Task to complete:
Quote exactly, and only, the lines of the material below from the line with "export SYNTH_ARGS = -nofsm -noshare" through the line with "set_clock_uncertainty 0.05 [all_clocks]".

....................

File: config.mk
export PLATFORM = sky130hd
export DESIGN_NAME = mqrd_qstate
export DESIGN_NICKNAME = d
export VERILOG_FILES = /design/src/hw/rtl/multi_queue_ring_deque_core_assert.svh /design/src/hw/rtl/mqrd_pkg.sv /design/src/hw/rtl/mqrd_qstate.sv
export SDC_FILE = /design/constraint.sdc
export NUM_CORES = 1
export LEC_CHECK = 0
export BUFFER_PORTS_ARGS = -buffer_cell sky130_fd_sc_hd__buf_2
export CAP_MARGIN = 20
export CORE_MARGIN = 2
export CORE_UTILIZATION = 58
export CTS_BUF_LIST = sky130_fd_sc_hd__clkbuf_8
export DETAILED_ROUTE_END_ITERATION = 10
export PLACE_DENSITY = 0.79
export SETUP_SLACK_MARGIN = 0.15
export SLEW_MARGIN = 15
export SYNTH_ARGS = -nofsm -noshare
export SYNTH_HDL_FRONTEND = slang
export SYNTH_SLANG_ARGS = --single-unit
File: constraint.sdc
create_clock -name clk -period 6.4 [get_ports clk]
set_clock_uncertainty 0.05 [all_clocks]
set_input_delay 1.28 -clock clk [delete_from_list [all_inputs] [get_ports clk]]
set_output_delay 1.28 -clock clk [all_outputs]
set_load 0.05 [all_outputs]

....................

Response below:
export SYNTH_ARGS = -nofsm -noshare
export SYNTH_HDL_FRONTEND = slang
export SYNTH_SLANG_ARGS = --single-unit
File: constraint.sdc
create_clock -name clk -period 6.4 [get_ports clk]
set_clock_uncertainty 0.05 [all_clocks]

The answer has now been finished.